I have been working on a study where the mosts intuitive effect measure would be a risk difference (RD). I am aware that RD has transportability issues, but I am unsure of the significance of this if the study population is the population I intend for the results to apply. My approach is illustrated using the gusto
dataset in the Hmisc
package. The following code mostly emulates what Dr. Harrell posted here
library(rms)
gusto <- subset(gusto, tx %in% c("tPA", "SK"))
fit <- lrm(formula = day30 ~ tx + rcs(age, 4) + Killip + pmin(sysbp,
120) + lsp(pulse, 50) + pmi + miloc + sex, data = gusto)
gusto0 <- gusto
gusto0[, "tx"] <- "tPA"
risk0 <- plogis(predict(fit, gusto0))
gusto1 <- gusto
gusto1[, "tx"] <- "SK"
risk1 <- plogis(predict(fit, gusto1))
df_rd <- data.frame(
risk_0 = risk0,
risk_1 = risk1,
risk_diff = risk1 - risk0
)
ggplot(data = df_rd, aes(x = risk_diff)) +
geom_histogram() +
geom_vline(xintercept = mean(df_rd$risk_diff))

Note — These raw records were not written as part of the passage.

`config.mk`:
```
export PLATFORM = sky130hd
export DESIGN_NAME = cacheline_adaptor
export DESIGN_NICKNAME = d
export VERILOG_FILES = /design/src/rtl/cacheline_adaptor.sv
export SDC_FILE = /design/constraint.sdc
export NUM_CORES = 1
export LEC_CHECK = 0
export BUFFER_PORTS_ARGS = -buffer_cell sky130_fd_sc_hd__buf_2
export CAP_MARGIN = 20
export CORE_AREA = 4 4 276 278
export CTS_CLUSTER_DIAMETER = 30
export CTS_CLUSTER_SIZE = 10
export DETAILED_ROUTE_END_ITERATION = 6
export DIE_AREA = 0 0 280 282
export SETUP_SLACK_MARGIN = 0.3
export SYNTH_ARGS = -nofsm -noshare
export SYNTH_HDL_FRONTEND = slang
export SYNTH_SLANG_ARGS = --single-unit
```
`constraint.sdc`:
```
create_clock -name clk -period 6.4 [get_ports clk]
set_input_delay 0 -clock clk [delete_from_list [all_inputs] [get_ports clk]]
set_output_delay 0 -clock clk [all_outputs]
set_load 0.005 [all_outputs]
```
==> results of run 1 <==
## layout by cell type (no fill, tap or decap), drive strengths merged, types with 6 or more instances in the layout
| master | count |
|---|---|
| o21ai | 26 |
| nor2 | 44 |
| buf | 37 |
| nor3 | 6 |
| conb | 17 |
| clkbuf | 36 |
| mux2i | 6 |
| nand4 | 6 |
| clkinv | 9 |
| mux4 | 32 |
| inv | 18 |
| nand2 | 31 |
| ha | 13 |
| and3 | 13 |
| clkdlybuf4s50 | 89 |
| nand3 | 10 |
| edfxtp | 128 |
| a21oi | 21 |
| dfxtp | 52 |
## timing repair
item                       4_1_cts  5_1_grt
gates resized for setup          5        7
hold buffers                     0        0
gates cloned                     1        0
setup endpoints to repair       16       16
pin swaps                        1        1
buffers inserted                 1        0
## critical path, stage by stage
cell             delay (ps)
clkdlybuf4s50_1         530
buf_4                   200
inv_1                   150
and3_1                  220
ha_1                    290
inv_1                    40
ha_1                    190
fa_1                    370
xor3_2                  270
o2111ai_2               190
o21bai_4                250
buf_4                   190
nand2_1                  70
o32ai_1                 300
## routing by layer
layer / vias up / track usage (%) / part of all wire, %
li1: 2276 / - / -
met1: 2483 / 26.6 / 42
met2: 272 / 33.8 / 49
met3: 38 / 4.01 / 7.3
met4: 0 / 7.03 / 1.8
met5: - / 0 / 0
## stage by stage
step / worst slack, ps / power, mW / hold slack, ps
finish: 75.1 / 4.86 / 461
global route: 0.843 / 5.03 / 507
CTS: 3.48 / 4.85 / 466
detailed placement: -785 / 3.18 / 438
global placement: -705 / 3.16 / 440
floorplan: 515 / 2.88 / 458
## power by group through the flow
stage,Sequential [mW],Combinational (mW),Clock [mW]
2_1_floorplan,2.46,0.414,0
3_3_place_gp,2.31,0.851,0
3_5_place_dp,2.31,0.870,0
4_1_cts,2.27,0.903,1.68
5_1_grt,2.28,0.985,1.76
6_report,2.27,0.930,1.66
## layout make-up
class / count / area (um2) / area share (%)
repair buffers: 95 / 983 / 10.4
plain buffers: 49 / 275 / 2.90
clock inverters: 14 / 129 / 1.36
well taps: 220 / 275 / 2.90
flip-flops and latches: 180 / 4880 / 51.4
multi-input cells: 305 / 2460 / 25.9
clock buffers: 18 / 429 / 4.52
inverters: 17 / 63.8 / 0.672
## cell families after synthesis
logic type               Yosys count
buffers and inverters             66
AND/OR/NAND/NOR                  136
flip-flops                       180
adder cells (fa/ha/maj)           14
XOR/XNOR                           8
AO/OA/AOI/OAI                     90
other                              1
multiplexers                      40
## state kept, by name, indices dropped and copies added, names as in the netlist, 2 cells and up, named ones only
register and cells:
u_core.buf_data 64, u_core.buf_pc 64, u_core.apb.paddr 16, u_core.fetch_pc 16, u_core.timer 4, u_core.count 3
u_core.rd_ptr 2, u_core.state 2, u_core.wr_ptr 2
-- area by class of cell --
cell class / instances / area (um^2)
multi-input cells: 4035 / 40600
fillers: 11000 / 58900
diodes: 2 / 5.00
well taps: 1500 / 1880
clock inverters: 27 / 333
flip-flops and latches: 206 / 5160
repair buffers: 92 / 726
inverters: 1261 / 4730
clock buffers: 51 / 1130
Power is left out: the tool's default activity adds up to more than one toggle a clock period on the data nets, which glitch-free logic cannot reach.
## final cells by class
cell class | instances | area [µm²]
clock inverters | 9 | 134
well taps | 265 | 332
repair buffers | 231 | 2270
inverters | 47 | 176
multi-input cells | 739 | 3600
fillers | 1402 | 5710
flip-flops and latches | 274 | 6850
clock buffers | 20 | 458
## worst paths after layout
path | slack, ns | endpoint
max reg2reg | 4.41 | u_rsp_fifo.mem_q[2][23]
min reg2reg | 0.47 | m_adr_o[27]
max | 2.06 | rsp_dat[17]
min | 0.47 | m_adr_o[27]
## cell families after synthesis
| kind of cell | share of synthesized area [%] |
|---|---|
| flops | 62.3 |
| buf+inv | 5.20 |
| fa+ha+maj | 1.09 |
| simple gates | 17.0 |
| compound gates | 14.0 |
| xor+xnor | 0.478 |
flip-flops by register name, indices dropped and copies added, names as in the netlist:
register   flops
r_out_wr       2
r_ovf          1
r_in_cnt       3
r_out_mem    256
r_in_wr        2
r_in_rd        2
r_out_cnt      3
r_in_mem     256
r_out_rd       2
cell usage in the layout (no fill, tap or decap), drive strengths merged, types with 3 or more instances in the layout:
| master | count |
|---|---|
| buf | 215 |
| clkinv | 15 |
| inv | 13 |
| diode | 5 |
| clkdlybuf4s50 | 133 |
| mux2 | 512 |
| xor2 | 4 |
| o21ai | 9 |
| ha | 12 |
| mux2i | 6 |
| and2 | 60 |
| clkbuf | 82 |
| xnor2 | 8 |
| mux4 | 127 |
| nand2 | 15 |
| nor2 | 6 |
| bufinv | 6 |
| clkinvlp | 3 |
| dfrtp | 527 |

Above we have the distribution of individual predicted risk differences, given the model. In the following code I calculated the population mean risk difference and bootstrap confidence intervals.
boot_rd <- function(df){
df_boot <- sample_n(df, size = nrow(df), replace = TRUE)
fit_boot <- lrm(
formula = day30 ~ tx + rcs(age, 4) + Killip + pmin(sysbp, 120) +
lsp(pulse, 50) + pmi + miloc + sex,
data = df_boot
)
gusto0 <- df_boot
gusto0[, "tx"] <- "tPA"
risk0 <- plogis(predict(fit_boot, gusto0))
gusto1 <- df_boot
gusto1[, "tx"] <- "SK"
risk1 <- plogis(predict(fit_boot, gusto1))
risk_diff = risk1 - risk0
rd = mean(risk_diff)
return(rd)
}
rd <- NA
for(i in 1:100){
rd[i] <- boot_rd(df = gusto)
}
mean(rd)
quantile(rd, probs = c(0.025, 0.975))
Assuming I will show the RD distribution figures and acknowledge that RD may vary considerably with underlying risk, then what, if anything, would be wrong with reporting the population mean RD with bootstrapped confidence intervals in the study text? What assumptions are inherently being made when inferring from the population mean RD?